Code Preview: boot.asm (Header)
; Multiboot header constants.
MULBOOT_PAGE_ALIGN  equ  1 << 0            ; Request page-aligned modules
MULBOOT_MEMORY_INFO  equ  1 << 1            ; Request memory map from bootloader
MULBOOT_HEADER_FLAGS  equ  MULBOOT_PAGE_ALIGN | MULBOOT_MEMORY_INFO ; Combined flag field
MULBOOT_HEADER_MAGIC    equ  0x1BADB002        ; Multiboot magic signature
MULBOOT_HEADER_CHECKSUM equ -(MULBOOT_HEADER_MAGIC + MULBOOT_HEADER_FLAGS) ; Validates header (`MAGIC` + `FLAGS` + `CHECKSUM` == 0)

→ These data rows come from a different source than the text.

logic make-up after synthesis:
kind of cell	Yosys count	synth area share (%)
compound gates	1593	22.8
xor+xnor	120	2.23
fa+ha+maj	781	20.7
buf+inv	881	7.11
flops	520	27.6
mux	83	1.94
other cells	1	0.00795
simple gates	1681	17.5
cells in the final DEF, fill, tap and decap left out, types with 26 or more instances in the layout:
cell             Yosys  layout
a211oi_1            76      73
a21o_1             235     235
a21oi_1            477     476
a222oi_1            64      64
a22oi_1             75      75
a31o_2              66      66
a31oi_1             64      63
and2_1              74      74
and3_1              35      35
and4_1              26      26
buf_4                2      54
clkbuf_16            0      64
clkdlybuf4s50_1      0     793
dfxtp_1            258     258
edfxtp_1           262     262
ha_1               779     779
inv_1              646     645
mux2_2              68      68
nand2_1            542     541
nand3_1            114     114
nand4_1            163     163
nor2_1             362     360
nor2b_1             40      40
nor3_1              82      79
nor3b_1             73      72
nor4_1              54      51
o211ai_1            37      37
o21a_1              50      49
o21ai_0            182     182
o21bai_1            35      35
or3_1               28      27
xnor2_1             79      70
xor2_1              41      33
This is an optimization exercise on Yosys and OpenROAD, whose aim is small area, not a production implementation. Where RTL was checked, it was by simulation tests only, not by an equivalence proof against the original. No functional check of the RTL was part of run 2. Power and IR drop assume default switching activity.

==> flow/run.sh <==
#!/bin/bash
# synth_recipe.tcl (not shown) runs the flow's synth.tcl, then flattens the netlist and writes it again
# the make line also repeats each setting of config.mk as NAME=value (left out here)
make -C /OpenROAD-flow-scripts/flow DESIGN_CONFIG=/design/flow/config.mk WORK_HOME=/design/flow/orfs CLKGATE_MAP_FILE= SYNTH_SCRIPT=/design/flow/synth_recipe.tcl finish
==> flow/config.mk <==
export PLATFORM = sky130hd
export DESIGN_NAME = mnt_fxu
export DESIGN_NICKNAME = mnt_fxu
export VERILOG_FILES = /design/flow/design.v
export SDC_FILE = /design/flow/constraint.sdc
export NUM_CORES = 4
export LEC_CHECK = 0
export CAP_MARGIN = 20
export CORE_MARGIN = 2
export CORE_UTILIZATION = 40
export SLEW_MARGIN = 20
==> flow/constraint.sdc <==
create_clock -name core_clock -period 14.0 [get_ports {clk}]
set_input_delay 2.8000 -clock core_clock [delete_from_list [all_inputs] [get_ports {clk}]]
set_output_delay 2.8000 -clock core_clock [all_outputs]
set_load 0.01 [all_outputs]
==> flow/design.v <==
module mnt_fxu (
    input  wire        clk,
    input  wire        rst,       
    input  wire        req,
    input  wire        we,
    input  wire [5:0]  addr,      
    input  wire [31:0] wdata,
    output wire        ready,
    output wire [31:0] rdata
);
    localparam [31:0] ID_VALUE = 32'h4D4E5431;
    reg [31:0] regs [0:15];
    reg [4:0]  ph;
    reg        run;
    reg [1:0]  pc;
    reg        ill, lipend;
    reg [3:0]  lird;
    reg [31:0] T, U, ACC;
    reg        cx, cy, c, sa, sb, nz, guard, sticky, hb;
    reg [4:0]  L;
    wire [5:0]  op = wdata[31:26];
    wire [3:0]  rd = wdata[25:22];
    wire [3:0]  ra = wdata[21:18];
    wire [3:0]  rb = wdata[17:14];
    wire [4:0]  k  = wdata[4:0];
    wire fmt_rrr = (op >= 6'h01 && op <= 6'h07) || op == 6'h0A;
    wire fmt_rrs = (op == 6'h08) || (op == 6'h09);
    wire fmt_rr  = (op == 6'h0B) || (op == 6'h0C) || (op >= 6'h10 && op <= 6'h17);
    wire fmt_ri  = (op == 6'h30);
    reg legal;
    always @(*) begin
        if (fmt_rrr)      legal = (wdata[13:0] == 14'd0);
        else if (fmt_rrs) legal = (wdata[17:5] == 13'd0);
        else if (fmt_rr)  legal = (wdata[17:0] == 18'd0);
        else if (fmt_ri)  legal = (wdata[21:0] == 22'd0);
        else              legal = 1'b0;
    end
    wire is_reg  = addr[5:4] == 2'b10;
    wire is_cmd  = we && addr == 6'h03;
    wire k_rd    = !we;
    wire k_wrr   = we && is_reg;
    wire k_li    = is_cmd && lipend;
    wire k_cmd   = is_cmd && !lipend && legal && !fmt_ri;
    wire k_long  = k_rd || k_wrr || k_li || k_cmd;
    wire imm     = req && !k_long;
    wire o_mul   = op == 6'h05 || op == 6'h06;
    wire o_div   = op == 6'h07;
    wire o_tof   = op == 6'h17;
    wire o_fromf = op == 6'h13;
    wire o_simple = fmt_rrr && !o_mul && !o_div;
    wire [1:0] last = k_rd ? 2'd1 : (k_wrr || k_li) ? 2'd0 :
                      (o_mul || o_div) ? 2'd3 : o_tof ? 2'd2 : 2'd1;
    wire p_load  = run && pc == 2'd0 && k_cmd;
    wire p_out   = run && k_cmd && pc == last;
    wire p_mul   = run && k_cmd && o_mul && pc == 2'd1;
    wire p_shout = run && k_cmd && o_mul && pc == 2'd2;
    wire p_div   = run && k_cmd && o_div && pc == 2'd1;
    wire p_copy  = run && k_cmd && o_div && pc == 2'd2;
    wire p_gs    = run && k_cmd && o_tof && pc == 2'd1;
    wire p_wr    = run && pc == 2'd0 && (k_wrr || k_li);
    wire ph0  = ph == 5'd0;
    wire ph31 = ph == 5'd31;
    assign ready = imm || (run && (k_rd ? (pc == 2'd1) : (ph31 && pc == last)));
    wire [3:0] idx_x = k_rd ? addr[3:0] : (p_copy ? rd : ra);
    wire       x = regs[idx_x][0];
    wire       y = regs[rb][0];
    wire negx = (o_div || o_tof) && sa;
    wire negy = o_div && sb;
    wire xn = x ^ (negx && cx);
    wire yn = y ^ (negy && cy);
    wire u_in = fmt_rrr ? yn : xn;
    wire [7:0] fe = U[30:23];
    reg  [5:0] dd;
    always @(*) begin
        case (op)
            6'h03, 6'h04:             dd = 6'h36;            
            6'h08:                    dd = -{1'b0, k};
            6'h09:                    dd = {1'b0, k};
            6'h10, 6'h11, 6'h12:      dd = 6'h36;            
            6'h14, 6'h15, 6'h16:      dd = 6'd10;
            6'h13:                    dd = 6'd12 - fe[5:0];   
            6'h17:                    dd = p_gs ? (6'd24 - {1'b0, L}) : ({1'b0, L} - 6'd23);
            default:                  dd = 6'd0;
        endcase
    end
    wire       rev = p_mul || p_div || (p_out && (o_mul || o_div));
    wire [4:0] base = rev ? {~ph[3:0], 1'b1} : 5'd0;
    wire [4:0] off  = rev ? ((p_out && op == 6'h05) ? 5'd22 : 5'd0) : dd[4:0];
    wire [4:0] sel  = base + off;
    wire       tp   = T[sel];
    wire [6:0] j    = {2'b00, ph} + {dd[5], dd};
    wire       jneg = j[6];
    wire       jbig = !j[6] && j[5];
    wire seen = ph0 ? 1'b0 : c;
    reg  o, c_nx;
    wire sub   = op == 6'h02 || op == 6'h04;
    wire w_add = (jneg ? 1'b0 : tp) ^ sub;
    wire cin_a = ph0 ? sub : c;
    wire fill  = (op == 6'h09 || op == 6'h14 || op == 6'h15) ? sa : 1'b0;
    wire v_sh  = jneg ? 1'b0 : jbig ? fill : tp;
    reg  win;
    always @(*) begin
        case (op)
            6'h0B:   win = ph >= 5'd10;
            6'h0C:   win = ph <  5'd10;
            6'h12:   win = ph >= 5'd10 && ph <= 5'd17;
            6'h16:   win = ph <= 5'd7;
            default: win = 1'b1;
        endcase
    end
    wire f_fnz  = |U[22:0];
    wire f_zero = (fe == 8'hFF && f_fnz) || fe <= 8'd116;
    wire f_sat  = fe >= 8'd148;
    wire v_ff   = jneg ? 1'b0 : (j <= 7'd22) ? tp : (j == 7'd23);
    wire       m_t   = jneg ? 1'b0 : tp;
    wire       up    = guard && (sticky || m_t);
    wire [7:0] e8    = {3'd0, L} + 8'd117;
    wire       ebit  = e8[ph[2:0] + 3'd1];
    wire       t_add = (ph <= 5'd22) ? m_t : ebit;
    wire       t_cc  = ph0 ? up : c;
    always @(*) begin
        o = 1'b0;
        c_nx = c;
        if (o_simple) begin
            if (op == 6'h0A) o = x & tp;
            else begin
                o    = x ^ w_add ^ cin_a;
                c_nx = (x & w_add) | (x & cin_a) | (w_add & cin_a);
            end
        end else if (o_mul) begin
            o = (op == 6'h05 && ph > 5'd21) ? hb : tp;
        end else if (o_div) begin
            o    = nz ? (tp ^ ((sa ^ sb) & seen)) : 1'b0;
            c_nx = seen | tp;
        end else if (o_fromf) begin
            o    = f_zero ? 1'b0 : f_sat ? (ph31 ? sa : !sa) : (v_ff ^ (sa & seen));
            c_nx = seen | v_ff;
        end else if (o_tof) begin
            o    = !nz ? 1'b0 : ph31 ? sa : (t_add ^ t_cc);
            c_nx = t_add & t_cc;
        end else begin
            o = v_sh & win;
        end
    end
    wire        bsub = p_div && !ACC[31];
    wire        ben  = p_div || (p_mul && tp);
    wire        ain  = p_div && tp;
    wire [31:0] sum  = {ACC[30:0], ain} + ((U & {32{ben}}) ^ {32{bsub}}) + {31'd0, bsub};
    wire        q    = !sum[31];
    wire       wr   = p_wr || p_out || p_div;
    wire [3:0] widx = k_wrr ? addr[3:0] : k_li ? lird : rd;
    wire       wbit = p_wr ? wdata[ph] : p_div ? q : o;
    integer r;
    always @(posedge clk) begin
        for (r = 0; r < 16; r = r + 1)
            regs[r] <= {(wr && widx == r) ? wbit : regs[r][0], regs[r][31:1]};
    end
    wire [31:0] id_v = ID_VALUE;
    wire cst = (addr == 6'h00) ? id_v[ph] :
               (addr == 6'h02) ? ((ph == 5'd1 && ill) || (ph == 5'd4 && lipend)) : 1'b0;
    reg t_in;
    always @(*) begin
        if (run && k_rd)  t_in = is_reg ? x : cst;
        else if (p_load)  t_in = o_simple ? y : xn;
        else if (p_shout) t_in = ACC[31];
        else if (p_copy)  t_in = x;
        else              t_in = T[0];
    end
    always @(posedge clk) begin
        T   <= {t_in, T[31:1]};
        ACC <= sum;
        if (p_load) U <= {u_in, U[31:1]};
        cx <= ph31 ? 1'b0 : (cx | x);
        cy <= ph31 ? 1'b0 : (cy | y);
        c  <= c_nx;
        if (p_out && ph == 5'd21) hb <= tp;
    end
    always @(posedge clk) begin
        if (rst) begin
            ph     <= 5'd0;
            run    <= 1'b0;
            pc     <= 2'd0;
            ill    <= 1'b0;
            lipend <= 1'b0;
            lird   <= 4'd0;
        end else begin
            ph <= ph + 5'd1;
            if (!run) begin
                if (req && k_long && ph31) begin
                    run <= 1'b1;
                    pc  <= 2'd0;
                end
                if (imm && we) begin
                    if (addr == 6'h02) begin
                        if (wdata[1]) ill <= 1'b0;
                    end else if (addr == 6'h03) begin
                        if (!legal) ill <= 1'b1;
                        else if (fmt_ri) begin
                            lipend <= 1'b1;
                            lird   <= rd;
                        end
                    end
                end
            end else if (ready) begin
                run <= 1'b0;
                if (k_li) lipend <= 1'b0;
            end else if (ph31) begin
                pc <= pc + 2'd1;
            end
        end
    end
    always @(posedge clk) begin
        if (!run && ph31) begin
            sa     <= x;
            sb     <= y;
            nz     <= 1'b0;
            guard  <= 1'b0;
            sticky <= 1'b0;
        end else begin
            if (p_load && u_in) begin
                nz <= 1'b1;
                L  <= ph;
            end
            if (p_gs) begin
                if (j == 7'd0) guard <= T[0];
                if (jneg) sticky <= sticky | T[0];
            end
        end
    end
    assign rdata = T;
endmodule
Source: an optimization exercise on an open RTL-to-GDS flow (aim: small area, a short achievable clock period and few clock cycles). Production flows keep margins and buffers that such runs may drop. The RTL was checked by simulation tests, not by an equivalence proof against the original design. No activity file was given, so power comes from the tool's default toggle rates.

## the previous run
Design fbe, start of the top module:
module fbe (
    input  wire        clk,
    input  wire        rst,           
    input  wire        host_valid,
    output wire        host_ready,
    input  wire        host_write,
    input  wire [1:0]  host_size,     
    input  wire [15:0] host_addr,     
    input  wire [31:0] host_wdata,
    output reg         resp_valid,
    output reg  [31:0] resp_rdata,
    output reg         src_valid,
    output reg  [31:0] src_addr,
    input  wire        src_ready,
    input  wire [7:0]  src_data,
    output reg         sink_valid,
    output reg  [1:0]  sink_kind,     
    output reg  [7:0]  sink_data,
    input  wire        sink_ready
);
Size: about 14000 cells after synthesis, ~2200 flip-flops, roughly 120000 um^2 of cells after synthesis.
Settings: LEC_CHECK=0, CAP_MARGIN=20, CELL_PAD_IN_SITES_DETAIL_PLACEMENT=1, CELL_PAD_IN_SITES_GLOBAL_PLACEMENT=2, CORE_MARGIN=2, CORE_UTILIZATION=20, PLACE_DENSITY=0.3, SLEW_MARGIN=20; clock period 16.0 ns.
run.sh (not shown) runs the stock make flow with config.mk's settings and CLKGATE_MAP_FILE= SYNTH_SCRIPT=/design/flow/synth_recipe.tcl, a recipe that flattens the netlist after the stock synthesis.
Testbench counts of the previous run, summed over its fixed seeds: cycles 16,095.
#### Input delta (the current run over the previous run)
diff --git a/flow/design.v b/flow/design.v
--- a/flow/design.v
+++ b/flow/design.v
@@ -421,12 +421,15 @@
         end else begin
             nst = st;
             resp_valid <= 1'b0;
             resp_rdata <= 32'd0;         
             if (st[S_IDLE]) begin
                 ac_lt <= (A < C);
+                bxl   <= (b_ae > W - 1) ? 6'd47 : b_ae[5:0];
+                bsk   <= b_sk;
+                bS    <= b_S;
                 b_clip <= b_clip_c;
                 bd_lt <= (B < D);
                 bc_lt <= (B < C);
                 hq_w  <= host_write;
                 hq_cmd <= host_write && (host_addr == 16'h0000) && (host_size == 2'd2);
                 hq_ok  <= !h_ill && !h_badm;
@@ -519,15 +522,12 @@
                                             nst = go(S_CW1);
                                         end
                                     end
                                     OP_BLIT: begin
                                         if (!b_clip) begin
                                             resp_valid <= 1'b0;
-                                            bxl <= (b_ae > W - 1) ? 6'd47 : b_ae[5:0];
-                                            bsk <= b_sk;
-                                            bS  <= b_S;
                                             p   <= A[17] ? b_negA : 16'd0;
                                             nst  = go(S_BSKIP);
                                         end
                                     end
                                     OP_PRESENT: begin
                                         resp_valid <= 1'b0;
==> comparison <==
- Compared with the previous run, in the current run longest individual stage delay on the worst path has remained practically unchanged, first-iteration DRC count now larger, switching portion of total power decreased by 1.5 points relative to the old numbers, initial antenna violation count increased about 9%.
- The critical-path cell with the highest stage delay comes out sky130_fd_sc_hd__buf_4 in one run and sky130_fd_sc_hd__inv_1 in the other, namely in the current run and the previous run respectively.
- The final number of setup-violating endpoints of the previous run and that of the current run are within noise of each other.
Testbench counts of the current run, summed over its fixed seeds: cycles 16,095.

; Multiboot header section
; Must be located within the first 8 KiB of the kernel image at a 32-bit boundary.
; Bootloader parses this header to identify the image as a valid multiboot kernel.
section .multiboot
align 4
    dd MULBOOT_HEADER_MAGIC
    dd MULBOOT_HEADER_FLAGS
    dd MULBOOT_HEADER_CHECKSUM

    dd 0, 0, 0, 0, 0

    dd 0
    dd 1024
    dd 768
    dd 32

; Kernel stack definition.
; Stack grows downward. Reserve 16 KiB for early kernel stack usage.
; The stack must be 16-byte aligned (System V ABI requirement).
section .bss
align 16
stack_bottom:
resb 16384
stack_top:

; Kernel entry point.
; `_start` is set in the linker script as the entry symbol.
; The bootloader transfers control here in 32-bit protected mode.
; At this stage: interrupts and paging are disabled, GDT not yet configured.
section .boot
global _start:function (_start.end - _start)
_start:
    ; Initilizing Paging
    MOV ecx, (initial_page_dir - 0xC0000000)
    MOV cr3, ecx

    MOV ecx, cr4
    OR ecx, 0x10
    MOV cr4, ecx

    MOV ecx, cr0
    OR ecx, 0x80000000
    MOV cr0, ecx

    jmp higher_half_kernel
.end:

section .text
higher_half_kernel:
    ; Initialize stack pointer
    mov esp, stack_top

    ; used later in kernel_main
    push ebx ; Push the pointer to the Multiboot information structure
    push eax ; Push the magic value

    extern init_kernel
    call init_kernel

    sti

    ; Transfer control to the C/C++ kernel entry.
    ; Stack alignment is preserved (16-byte aligned at call time).
    extern kernel_main
    call kernel_main

; System halt loop.
; Ensures CPU remains idle when kernel_main returns (should never happen).
halt:
global halt:function (halt.end - halt)
    cli
.mh:
    hlt
    jmp .mh
.end:

section .data
align 4096
global initial_page_dir
initial_page_dir:
    DD 10000011b
    TIMES 768-1 DD 0

    DD (0 << 22) | 10000011b
    DD (1 << 22) | 10000011b
    DD (2 << 22) | 10000011b
    DD (3 << 22) | 10000011b
    TIMES 256-4 DD 0

OSDev Reference

For more on the Multiboot specification, see the OSDev Wiki: Multiboot or Wikipedia: Multiboot.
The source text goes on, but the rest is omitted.